═════ SOURCE DATA

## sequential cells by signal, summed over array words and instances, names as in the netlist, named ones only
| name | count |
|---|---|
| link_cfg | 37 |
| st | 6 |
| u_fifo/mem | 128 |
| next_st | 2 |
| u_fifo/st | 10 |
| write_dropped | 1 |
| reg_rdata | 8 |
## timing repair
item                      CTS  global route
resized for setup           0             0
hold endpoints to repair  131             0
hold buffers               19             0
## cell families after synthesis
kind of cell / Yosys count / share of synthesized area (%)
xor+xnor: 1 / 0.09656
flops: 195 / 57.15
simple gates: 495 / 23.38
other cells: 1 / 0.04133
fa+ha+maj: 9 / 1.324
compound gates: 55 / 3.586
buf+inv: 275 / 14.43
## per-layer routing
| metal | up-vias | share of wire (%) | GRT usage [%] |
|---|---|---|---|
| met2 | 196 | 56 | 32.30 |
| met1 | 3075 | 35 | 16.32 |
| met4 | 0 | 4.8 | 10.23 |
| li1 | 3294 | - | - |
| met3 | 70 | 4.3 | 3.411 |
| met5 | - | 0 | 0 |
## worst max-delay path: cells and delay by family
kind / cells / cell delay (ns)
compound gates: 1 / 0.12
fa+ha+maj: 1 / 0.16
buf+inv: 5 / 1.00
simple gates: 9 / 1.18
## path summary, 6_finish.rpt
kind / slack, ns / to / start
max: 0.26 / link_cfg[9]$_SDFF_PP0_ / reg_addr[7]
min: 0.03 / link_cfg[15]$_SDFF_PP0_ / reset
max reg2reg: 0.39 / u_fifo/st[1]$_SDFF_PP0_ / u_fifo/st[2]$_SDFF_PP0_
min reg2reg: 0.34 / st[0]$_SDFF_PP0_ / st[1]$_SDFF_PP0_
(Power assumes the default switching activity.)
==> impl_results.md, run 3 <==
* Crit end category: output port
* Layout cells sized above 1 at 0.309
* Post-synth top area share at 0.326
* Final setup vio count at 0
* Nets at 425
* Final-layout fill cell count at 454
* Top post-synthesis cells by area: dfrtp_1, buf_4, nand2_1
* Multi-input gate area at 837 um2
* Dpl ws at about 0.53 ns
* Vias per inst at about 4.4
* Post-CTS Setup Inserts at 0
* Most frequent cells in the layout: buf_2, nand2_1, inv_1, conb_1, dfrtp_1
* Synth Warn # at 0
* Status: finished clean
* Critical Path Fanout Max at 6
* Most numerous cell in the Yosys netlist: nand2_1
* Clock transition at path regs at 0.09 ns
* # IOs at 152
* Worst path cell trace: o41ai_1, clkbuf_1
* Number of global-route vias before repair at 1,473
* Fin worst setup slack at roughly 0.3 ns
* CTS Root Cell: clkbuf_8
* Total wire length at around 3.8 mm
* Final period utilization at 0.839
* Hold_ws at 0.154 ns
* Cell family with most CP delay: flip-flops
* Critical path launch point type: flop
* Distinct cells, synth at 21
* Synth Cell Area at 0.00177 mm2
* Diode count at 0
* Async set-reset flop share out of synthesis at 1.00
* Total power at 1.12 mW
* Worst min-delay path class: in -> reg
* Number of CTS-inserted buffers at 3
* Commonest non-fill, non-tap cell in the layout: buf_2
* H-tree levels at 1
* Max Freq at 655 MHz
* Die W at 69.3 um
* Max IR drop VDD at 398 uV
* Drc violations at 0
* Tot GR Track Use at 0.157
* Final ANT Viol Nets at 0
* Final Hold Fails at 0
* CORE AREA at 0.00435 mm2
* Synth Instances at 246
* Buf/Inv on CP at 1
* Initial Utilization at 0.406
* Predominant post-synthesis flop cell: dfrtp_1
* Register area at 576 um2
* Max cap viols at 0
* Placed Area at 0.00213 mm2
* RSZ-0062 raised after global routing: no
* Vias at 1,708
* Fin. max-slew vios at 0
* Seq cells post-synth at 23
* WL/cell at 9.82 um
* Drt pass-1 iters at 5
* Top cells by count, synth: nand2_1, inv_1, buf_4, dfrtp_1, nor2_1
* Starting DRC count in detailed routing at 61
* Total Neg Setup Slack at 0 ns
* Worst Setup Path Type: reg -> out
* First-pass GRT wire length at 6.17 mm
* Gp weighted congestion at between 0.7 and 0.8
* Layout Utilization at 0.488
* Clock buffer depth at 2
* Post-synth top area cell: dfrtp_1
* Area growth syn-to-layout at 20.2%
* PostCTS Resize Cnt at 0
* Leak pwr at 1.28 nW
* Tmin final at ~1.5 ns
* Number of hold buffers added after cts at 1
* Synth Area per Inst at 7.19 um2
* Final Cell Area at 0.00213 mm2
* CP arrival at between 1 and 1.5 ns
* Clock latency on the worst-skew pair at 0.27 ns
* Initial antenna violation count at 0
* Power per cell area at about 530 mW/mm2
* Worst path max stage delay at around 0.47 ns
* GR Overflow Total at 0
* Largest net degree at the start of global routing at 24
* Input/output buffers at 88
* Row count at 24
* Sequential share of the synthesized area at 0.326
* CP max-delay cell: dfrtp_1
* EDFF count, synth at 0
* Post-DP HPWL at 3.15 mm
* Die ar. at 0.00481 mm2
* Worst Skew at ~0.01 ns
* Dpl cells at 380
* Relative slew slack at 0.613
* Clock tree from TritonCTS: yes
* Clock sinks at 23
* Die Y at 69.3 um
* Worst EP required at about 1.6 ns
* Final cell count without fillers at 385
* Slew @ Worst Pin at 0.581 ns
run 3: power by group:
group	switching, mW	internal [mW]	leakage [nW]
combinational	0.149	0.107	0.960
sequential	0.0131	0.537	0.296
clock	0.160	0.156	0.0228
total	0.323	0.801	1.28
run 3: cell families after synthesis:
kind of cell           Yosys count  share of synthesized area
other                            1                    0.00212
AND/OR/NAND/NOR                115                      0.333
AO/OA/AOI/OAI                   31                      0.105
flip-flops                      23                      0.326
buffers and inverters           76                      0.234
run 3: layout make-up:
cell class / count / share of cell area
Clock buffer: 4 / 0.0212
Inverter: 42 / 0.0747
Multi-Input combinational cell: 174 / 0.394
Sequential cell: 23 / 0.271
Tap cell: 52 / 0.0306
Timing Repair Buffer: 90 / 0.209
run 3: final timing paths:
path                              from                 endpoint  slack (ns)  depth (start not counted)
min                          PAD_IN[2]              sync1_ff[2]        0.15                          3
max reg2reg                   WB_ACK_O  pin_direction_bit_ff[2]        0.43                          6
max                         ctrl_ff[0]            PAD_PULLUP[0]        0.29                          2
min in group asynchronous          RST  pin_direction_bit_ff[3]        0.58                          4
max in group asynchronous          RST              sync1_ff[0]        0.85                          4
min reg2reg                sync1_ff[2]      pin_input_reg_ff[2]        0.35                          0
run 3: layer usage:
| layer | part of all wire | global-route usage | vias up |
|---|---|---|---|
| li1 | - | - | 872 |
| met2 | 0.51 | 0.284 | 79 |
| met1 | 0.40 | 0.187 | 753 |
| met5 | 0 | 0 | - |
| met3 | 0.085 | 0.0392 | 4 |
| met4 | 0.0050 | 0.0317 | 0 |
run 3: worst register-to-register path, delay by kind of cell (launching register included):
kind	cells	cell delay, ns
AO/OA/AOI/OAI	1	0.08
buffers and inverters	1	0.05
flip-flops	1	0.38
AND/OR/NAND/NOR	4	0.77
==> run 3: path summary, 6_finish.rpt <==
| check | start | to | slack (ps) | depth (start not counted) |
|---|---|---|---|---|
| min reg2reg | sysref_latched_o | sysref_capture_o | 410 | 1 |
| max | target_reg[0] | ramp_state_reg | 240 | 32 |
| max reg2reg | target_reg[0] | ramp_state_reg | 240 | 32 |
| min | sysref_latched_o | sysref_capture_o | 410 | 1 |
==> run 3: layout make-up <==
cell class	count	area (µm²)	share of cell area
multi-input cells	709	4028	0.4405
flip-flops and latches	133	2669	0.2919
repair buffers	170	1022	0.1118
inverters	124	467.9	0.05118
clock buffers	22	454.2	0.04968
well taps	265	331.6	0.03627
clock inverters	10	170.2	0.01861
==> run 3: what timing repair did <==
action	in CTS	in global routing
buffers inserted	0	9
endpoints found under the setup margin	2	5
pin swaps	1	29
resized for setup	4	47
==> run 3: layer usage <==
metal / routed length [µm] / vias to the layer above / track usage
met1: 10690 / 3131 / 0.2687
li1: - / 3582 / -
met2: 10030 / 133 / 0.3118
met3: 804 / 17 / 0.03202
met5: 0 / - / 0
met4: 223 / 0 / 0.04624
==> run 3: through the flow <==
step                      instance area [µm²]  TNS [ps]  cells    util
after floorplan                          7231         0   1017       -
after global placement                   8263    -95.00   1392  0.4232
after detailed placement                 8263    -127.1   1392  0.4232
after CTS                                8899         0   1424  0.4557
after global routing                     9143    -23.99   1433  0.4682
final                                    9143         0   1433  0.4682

══════════

= PROBLEM TO WORK ON =
Within the material above, the line with "min reg2reg |" opens the range and the line with "met1: 10690 / 3131 / 0.2687" closes it; reproduce that range word for word.

= ANSWER BOX =
| min reg2reg | sysref_latched_o | sysref_capture_o | 410 | 1 |
| max | target_reg[0] | ramp_state_reg | 240 | 32 |
| max reg2reg | target_reg[0] | ramp_state_reg | 240 | 32 |
| min | sysref_latched_o | sysref_capture_o | 410 | 1 |
==> run 3: layout make-up <==
cell class	count	area (µm²)	share of cell area
multi-input cells	709	4028	0.4405
flip-flops and latches	133	2669	0.2919
repair buffers	170	1022	0.1118
inverters	124	467.9	0.05118
clock buffers	22	454.2	0.04968
well taps	265	331.6	0.03627
clock inverters	10	170.2	0.01861
==> run 3: what timing repair did <==
action	in CTS	in global routing
buffers inserted	0	9
endpoints found under the setup margin	2	5
pin swaps	1	29
resized for setup	4	47
==> run 3: layer usage <==
metal / routed length [µm] / vias to the layer above / track usage
met1: 10690 / 3131 / 0.2687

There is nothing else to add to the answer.